An outdoor athlete has some incredibly strong experiences and this creates a very close and intimate relationship with their surroundings over the years. You get to know nature as a perfect training site, and as a livelihood - as a spot of beauty and regeneration as well as a source of energy.
I was born, I grew up and I still live on a farm in a hamlet near the Alps. My first experience with nature dates back to my first attempts at walking on my own two feet.
Spending time with my granddad in the forest, being in the fields with my dad or learning to ski behind my neighbour's house are unforgettable memories directly linked to nature.
Further sport experiences in the course of my life exposed me to nature in all its wonderful diversity. This is how nature became such an important part of my life.
Athlete, farmer or tourist - we all rely upon nature in general and, in my case, the Alps in particular. Different groups of people "use" nature in different ways. But to make sure its beauty and its bounty are maintained, we should always work in harmony with it.
That applies to sport in particular, since outdoor sport relies on nature completely. Sport needs to be enjoyed sustainably, with an awareness of the role the natural world plays in all our lives.
In recent years a lot has already changed in the field of sport. Past experiences are incorporated very constructively in today's sports – especially when it comes to the construction of new sports venues.

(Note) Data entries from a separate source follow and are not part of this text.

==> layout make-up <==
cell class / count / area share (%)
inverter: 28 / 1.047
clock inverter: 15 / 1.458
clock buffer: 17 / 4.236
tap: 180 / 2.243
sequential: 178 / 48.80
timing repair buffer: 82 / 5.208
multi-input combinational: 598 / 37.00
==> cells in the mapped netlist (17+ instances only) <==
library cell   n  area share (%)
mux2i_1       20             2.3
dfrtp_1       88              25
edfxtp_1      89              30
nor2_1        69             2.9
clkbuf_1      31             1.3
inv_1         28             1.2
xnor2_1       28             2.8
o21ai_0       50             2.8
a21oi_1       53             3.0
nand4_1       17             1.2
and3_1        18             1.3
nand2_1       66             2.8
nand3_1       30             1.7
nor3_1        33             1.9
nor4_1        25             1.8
## src/rtl/core/dftk_pkg.sv

```systemverilog
`timescale 1ns / 1ps
`default_nettype none
package dftk_pkg;

	localparam int KEY_W    = 16;
	localparam int TICKET_W = 32;
	localparam int CMD_W    = 2;
	localparam int STATUS_W = 2;
	localparam int COUNT_W  = 5;

	localparam logic [CMD_W-1:0] CMD_ADD    = 2'd0;
	localparam logic [CMD_W-1:0] CMD_REMOVE = 2'd1;
	localparam logic [CMD_W-1:0] CMD_PEEK   = 2'd2;
	localparam logic [CMD_W-1:0] CMD_QUERY  = 2'd3;

	localparam logic [STATUS_W-1:0] STAT_DONE    = 2'd0;
	localparam logic [STATUS_W-1:0] STAT_IGNORED = 2'd1;
	localparam logic [STATUS_W-1:0] STAT_FULL    = 2'd2;

	// one queue slot: key plus its ticket
	typedef struct packed {
		logic [KEY_W-1:0]    key;
		logic [TICKET_W-1:0] ticket;
	} entry_t;

	// outcome of a key search
	typedef struct packed {
		logic                done;
		logic                hit;
		logic [TICKET_W-1:0] ticket;
	} scan_res_t;

endpackage
`default_nettype wire

```

## src/rtl/core/dftk_if.sv

```systemverilog
`timescale 1ns / 1ps
`default_nettype none
interface dftk_req_if;
	import dftk_pkg::*;

	logic             valid;
	logic             ready;
	logic [CMD_W-1:0] cmd;
	logic [KEY_W-1:0] key;

	modport source (output valid, output cmd, output key, input ready);
	modport sink   (input valid, input cmd, input key, output ready);
endinterface

interface dftk_rsp_if;
	import dftk_pkg::*;

	logic                valid;
	logic                ready;
	logic [KEY_W-1:0]    front_key;
	logic                front_valid;
	logic [TICKET_W-1:0] ticket;
	logic                found;
	logic [STATUS_W-1:0] status;
	logic [COUNT_W-1:0]  count;

	modport source (output valid, output front_key, output front_valid, output ticket,
		output found, output status, output count, input ready);
	modport sink   (input valid, input front_key, input front_valid, input ticket,
		input found, input status, input count, output ready);
endinterface
`default_nettype wire

```

## src/rtl/core/dedup_fifo_with_tickets_unit.sv

```systemverilog
`timescale 1ns / 1ps
`default_nettype none
// Queue of unique keys, each holding a ticket number.
// req channel (valid/ready): cmd and key. add enqueues an absent key with the
// next ticket (1 after reset, wraps at 32 bits); remove drops the front;
// peek reports the front; query looks up a key's ticket.
// rsp channel (valid/ready): one item per request with the front key after
// the step, the ticket and found flag, a status code and the fill count.
// Timing: one request at a time. Add and query search the waiting keys one
// per cycle through the shared compare unit and the storage read port,
// stopping at a hit. Each request then passes the update, front read,
// front wait and output states; remove and peek skip the search. When the
// queue is empty after the step, the front wait state is skipped.
// The front key is re-read from storage at the end of every request.
// Reset: queue empty, next ticket 1; storage contents are not cleared, only
// data from slots inside the occupied window is ever used.
// Stall: the result sits in an output register; a new request is taken while
// it waits, but the next result is held back until rsp.ready frees it.
module dedup_fifo_with_tickets_unit #(
	parameter int DEPTH    = 16,
	parameter int KEY_BITS = 16
) (
	input  wire logic  clk,
	input  wire logic  arst_n,
	dftk_req_if.sink   req,
	dftk_rsp_if.source rsp
);
	import dftk_pkg::*;

	localparam int AW = (DEPTH > 1) ? $clog2(DEPTH) : 1;
	localparam int CW = $clog2(DEPTH + 1);
	localparam int KB = (KEY_BITS < KEY_W) ? KEY_BITS : KEY_W;
	localparam logic [KEY_W-1:0] KEY_MASK = KEY_W'((33'd1 << KB) - 33'd1);

	localparam logic [2:0] ST_IDLE    = 3'd0;
	localparam logic [2:0] ST_SCAN    = 3'd1;
	localparam logic [2:0] ST_UPDATE  = 3'd2;
	localparam logic [2:0] ST_FRONT_RD = 3'd3;
	localparam logic [2:0] ST_FRONT_WT = 3'd4;
	localparam logic [2:0] ST_OUT     = 3'd5;

	logic [2:0]          state_q;
	logic [CMD_W-1:0]    cmd_q;
	logic [KEY_W-1:0]    key_q;
	logic [AW-1:0]       head_q;
	logic [AW-1:0]       tail_q;
	logic [CW-1:0]       fill_q;
	logic [TICKET_W-1:0] next_tkt_q;
	logic                hit_q;
	logic [TICKET_W-1:0] hit_tkt_q;

	// per-request results before the output register
	logic                found_q;
	logic [TICKET_W-1:0] ticket_q;
	logic [STATUS_W-1:0] status_q;
	logic [KEY_W-1:0]    front_q;

	// output register
	logic                rsp_vld_q;
	logic [KEY_W-1:0]    rsp_front_q;
	logic                rsp_fvld_q;
	logic [TICKET_W-1:0] rsp_ticket_q;
	logic                rsp_found_q;
	logic [STATUS_W-1:0] rsp_status_q;
	logic [COUNT_W-1:0]  rsp_count_q;

	logic          accept;
	logic          scan_start;
	logic [AW-1:0] scan_addr;
	logic [AW-1:0] rd_addr;
	entry_t        rd_data;
	scan_res_t     scan_res;
	logic          ram_we;
	entry_t        wr_entry;
	logic          is_full;
	logic          is_empty;
	logic          out_free;
	logic [AW-1:0] head_nxt;
	logic [AW-1:0] tail_nxt;

	assign accept     = req.valid && req.ready;
	assign req.ready  = (state_q == ST_IDLE);
	assign scan_start = accept && ((req.cmd == CMD_ADD) || (req.cmd == CMD_QUERY));
	assign is_full    = (fill_q == CW'(DEPTH));
	assign is_empty   = (fill_q == '0);
	assign out_free   = !rsp_vld_q || rsp.ready;
	assign head_nxt   = (head_q == AW'(DEPTH - 1)) ? '0 : head_q + 1'b1;
	assign tail_nxt   = (tail_q == AW'(DEPTH - 1)) ? '0 : tail_q + 1'b1;

	// new entry goes in at the tail during the update step
	assign ram_we          = (state_q == ST_UPDATE) && (cmd_q == CMD_ADD) && !hit_q && !is_full;
	assign wr_entry.key    = key_q;
	assign wr_entry.ticket = next_tkt_q;

	// read port: search walks the window, otherwise it fetches the front
	assign rd_addr = (state_q == ST_SCAN) ? scan_addr : head_q;

	dftk_ram #(
		.WIDTH ($bits(entry_t)),
		.DEPTH (DEPTH),
		.AW    (AW)
	) u_store (
		.clk   (clk),
		.we    (ram_we),
		.waddr (tail_q),
		.wdata (wr_entry),
		.raddr (rd_addr),
		.rdata (rd_data)
	);

	dftk_scan #(
		.DEPTH (DEPTH),
		.AW    (AW),
		.CW    (CW)
	) u_scan (
		.clk     (clk),
		.arst_n  (arst_n),
		.start   (scan_start),
		.head    (head_q),
		.fill    (fill_q),
		.key     (key_q),
		.rd_addr (scan_addr),
		.rd_data (rd_data),
		.res     (scan_res)
	);

	// sequencer and queue bookkeeping
	always_ff @(posedge clk or negedge arst_n) begin
		if (!arst_n) begin
			state_q    <= ST_IDLE;
			head_q     <= '0;
			tail_q     <= '0;
			fill_q     <= '0;
			next_tkt_q <= TICKET_W'(1);
			hit_q      <= 1'b0;
			rsp_vld_q  <= 1'b0;
		end else begin
			// in the output step a taken item is replaced by the next one
			if (rsp_vld_q && rsp.ready && (state_q != ST_OUT)) begin
				rsp_vld_q <= 1'b0;
			end
			unique case (state_q)
				ST_IDLE: begin
					hit_q <= 1'b0;
					if (accept) begin
						state_q <= scan_start ? ST_SCAN : ST_UPDATE;
					end
				end
				ST_SCAN: begin
					if (scan_res.done) begin
						hit_q   <= scan_res.hit;
						state_q <= ST_UPDATE;
					end
				end
				ST_UPDATE: begin
					if (ram_we) begin
						next_tkt_q <= next_tkt_q + 1'b1;
						tail_q     <= tail_nxt;
						fill_q     <= CW'(fill_q + 1'b1);
					end else if ((cmd_q == CMD_REMOVE) && !is_empty) begin
						head_q <= head_nxt;
						fill_q <= CW'(fill_q - 1'b1);
					end
					state_q <= ST_FRONT_RD;
				end
				ST_FRONT_RD: begin
					state_q <= is_empty ? ST_OUT : ST_FRONT_WT;
				end
				ST_FRONT_WT: begin
					state_q <= ST_OUT;
				end
				ST_OUT: begin
					if (out_free) begin
						rsp_vld_q <= 1'b1;
						state_q   <= ST_IDLE;
					end
				end
				default: begin
					state_q <= ST_IDLE;
				end
			endcase
		end
	end

	// payload registers
	always_ff @(posedge clk) begin
		if (accept) begin
			cmd_q <= req.cmd;
			key_q <= req.key & KEY_MASK;
		end
		if ((state_q == ST_SCAN) && scan_res.done) begin
			hit_tkt_q <= scan_res.ticket;
		end
		if (state_q == ST_UPDATE) begin
			case (cmd_q)
				CMD_ADD: begin
					found_q <= hit_q;
					if (hit_q) begin
						ticket_q <= hit_tkt_q;
						status_q <= STAT_IGNORED;
					end else if (is_full) begin
						ticket_q <= '0;
						status_q <= STAT_FULL;
					end else begin
						ticket_q <= next_tkt_q;
						status_q <= STAT_DONE;
					end
				end
				CMD_REMOVE: begin
					found_q  <= 1'b0;
					ticket_q <= '0;
					status_q <= is_empty ? STAT_IGNORED : STAT_DONE;
				end
				CMD_QUERY: begin
					found_q  <= hit_q;
					ticket_q <= hit_q ? hit_tkt_q : '0;
					status_q <= STAT_DONE;
				end
				default: begin
					found_q  <= 1'b0;
					ticket_q <= '0;
					status_q <= STAT_DONE;
				end
			endcase
		end
		if (state_q == ST_FRONT_RD) begin
			front_q <= '0;
		end
		if (state_q == ST_FRONT_WT) begin
			front_q <= rd_data.key;
		end
		if ((state_q == ST_OUT) && out_free) begin
			rsp_front_q  <= front_q;
			rsp_fvld_q   <= !is_empty;
			rsp_ticket_q <= ticket_q;
			rsp_found_q  <= found_q;
			rsp_status_q <= status_q;
			rsp_count_q  <= COUNT_W'(fill_q);
		end
	end

	assign rsp.valid       = rsp_vld_q;
	assign rsp.front_key   = rsp_front_q;
	assign rsp.front_valid = rsp_fvld_q;
	assign rsp.ticket      = rsp_ticket_q;
	assign rsp.found       = rsp_found_q;
	assign rsp.status      = rsp_status_q;
	assign rsp.count       = rsp_count_q;

endmodule
`default_nettype wire

```

## src/rtl/core/dftk_ram.sv

```systemverilog
`timescale 1ns / 1ps
`default_nettype none
module dftk_ram #(
	parameter int WIDTH = 48,
	parameter int DEPTH = 16,
	parameter int AW    = $clog2(DEPTH)
) (
	input  wire logic             clk,
	input  wire logic             we,
	input  wire logic [AW-1:0]    waddr,
	input  wire logic [WIDTH-1:0] wdata,
	input  wire logic [AW-1:0]    raddr,
	output logic      [WIDTH-1:0] rdata
);

	logic [WIDTH-1:0] mem [DEPTH];

	always_ff @(posedge clk) begin
		if (we) begin
			mem[waddr] <= wdata;
		end
		rdata <= mem[raddr];
	end

endmodule
`default_nettype wire

```

## src/rtl/core/dftk_scan.sv

```systemverilog
`timescale 1ns / 1ps
`default_nettype none
module dftk_scan #(
	parameter int DEPTH = 16,
	parameter int AW    = $clog2(DEPTH),
	parameter int CW    = $clog2(DEPTH + 1)
) (
	input  wire logic                        clk,
	input  wire logic                        arst_n,
	input  wire logic                        start,
	input  wire logic [AW-1:0]               head,
	input  wire logic [CW-1:0]               fill,
	input  wire logic [dftk_pkg::KEY_W-1:0]  key,
	output logic      [AW-1:0]               rd_addr,
	input  wire dftk_pkg::entry_t            rd_data,
	output dftk_pkg::scan_res_t              res
);
	import dftk_pkg::*;

	logic          busy_q;
	logic          pend_q;    // a read was issued last cycle
	logic [CW-1:0] cnt_q;     // reads issued so far
	logic [AW-1:0] ptr_q;
	logic [AW-1:0] ptr_nxt;
	logic          hit_now;
	scan_res_t     res_q;

	assign ptr_nxt = (ptr_q == AW'(DEPTH - 1)) ? '0 : ptr_q + 1'b1;
	assign hit_now = pend_q && (rd_data.key == key);
	assign rd_addr = ptr_q;
	assign res     = res_q;

	// one comparison per cycle, next read overlapped with the compare
	always_ff @(posedge clk or negedge arst_n) begin
		if (!arst_n) begin
			busy_q <= 1'b0;
			pend_q <= 1'b0;
			cnt_q  <= '0;
			ptr_q  <= '0;
			res_q  <= '0;
		end else begin
			res_q.done <= busy_q && !start && (hit_now || (cnt_q == fill));
			if (start) begin
				busy_q <= 1'b1;
				pend_q <= 1'b0;
				cnt_q  <= '0;
				ptr_q  <= head;
			end else if (busy_q) begin
				if (hit_now || (cnt_q == fill)) begin
					busy_q       <= 1'b0;
					pend_q       <= 1'b0;
					res_q.hit    <= hit_now;
					res_q.ticket <= rd_data.ticket;
				end else begin
					pend_q <= 1'b1;
					ptr_q  <= ptr_nxt;
					cnt_q  <= CW'(cnt_q + 1'b1);
				end
			end
		end
	end

endmodule
`default_nettype wire

```

## src/flat_wrapper.sv

```systemverilog
// flat-port wrapper written by rule: the top's interface ports become plain ports
module dedup_fifo_with_tickets_unit_flat import dftk_pkg::*;
#(
	parameter int DEPTH    = 16,
	parameter int KEY_BITS = 16
)
  (clk, arst_n, req_valid, req_cmd, req_key, req_ready, rsp_valid, rsp_front_key, rsp_front_valid, rsp_ticket, rsp_found, rsp_status, rsp_count, rsp_ready);
  dftk_req_if req_i ();
  dftk_rsp_if rsp_i ();
  input  wire logic clk;
  input  wire logic arst_n;
  input wire logic [$bits(req_i.valid)-1:0] req_valid;
  input wire logic [$bits(req_i.cmd)-1:0] req_cmd;
  input wire logic [$bits(req_i.key)-1:0] req_key;
  output wire logic [$bits(req_i.ready)-1:0] req_ready;
  output wire logic [$bits(rsp_i.valid)-1:0] rsp_valid;
  output wire logic [$bits(rsp_i.front_key)-1:0] rsp_front_key;
  output wire logic [$bits(rsp_i.front_valid)-1:0] rsp_front_valid;
  output wire logic [$bits(rsp_i.ticket)-1:0] rsp_ticket;
  output wire logic [$bits(rsp_i.found)-1:0] rsp_found;
  output wire logic [$bits(rsp_i.status)-1:0] rsp_status;
  output wire logic [$bits(rsp_i.count)-1:0] rsp_count;
  input wire logic [$bits(rsp_i.ready)-1:0] rsp_ready;
  assign req_i.valid = req_valid;
  assign req_i.cmd = req_cmd;
  assign req_i.key = req_key;
  assign req_ready = req_i.ready;
  assign rsp_valid = rsp_i.valid;
  assign rsp_front_key = rsp_i.front_key;
  assign rsp_front_valid = rsp_i.front_valid;
  assign rsp_ticket = rsp_i.ticket;
  assign rsp_found = rsp_i.found;
  assign rsp_status = rsp_i.status;
  assign rsp_count = rsp_i.count;
  assign rsp_i.ready = rsp_ready;
  dedup_fifo_with_tickets_unit #(.DEPTH(DEPTH), .KEY_BITS(KEY_BITS)) u_core (.clk(clk), .arst_n(arst_n), .req(req_i), .rsp(rsp_i));
endmodule
```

The Munich 2018 bid to host the Olympic and Paralympic Winter Games is a good example of this new way of thinking in the world of sport. I was directly involved in the planning of the sports venues for Munich 2018.
Therefore, I am well placed to verify that incursions into the natural environment are to be carried out only if absolutely necessary and only if they comply with the bid's rigorous ecological standards.
The bid committee rejects new venues if they offer no long-term benefit, in order to minimise the impact on the environment. The result is an innovative environmental concept with athletes and nature at its core.
Modern environmental protection should not mean the curtailment of outdoor sports. It should mean enjoying sport in harmony with nature. In Munich's green bid concept, forest clearance would be minimised, artificial snow would be used sparingly and changes to the profile of the landscape would only be considered if they offer sustainable benefits.
These are the challenges the world of sport faces today. Having worked with Munich 2018, I can safely say that those challenges are faced and overcome with dedication and professionalism.
That makes me a big supporter of the bid.
Martin Braxenthaler, the legendary monoskier from Germany, is one of the greatest Winter Paralympians of all time having won 15 Paralympic gold medals, including 13 golds, across four Paralympic Games. Braxenthaler also won the 2007 Laureus World Sports Award for Sportsperson with a Disability of the Year.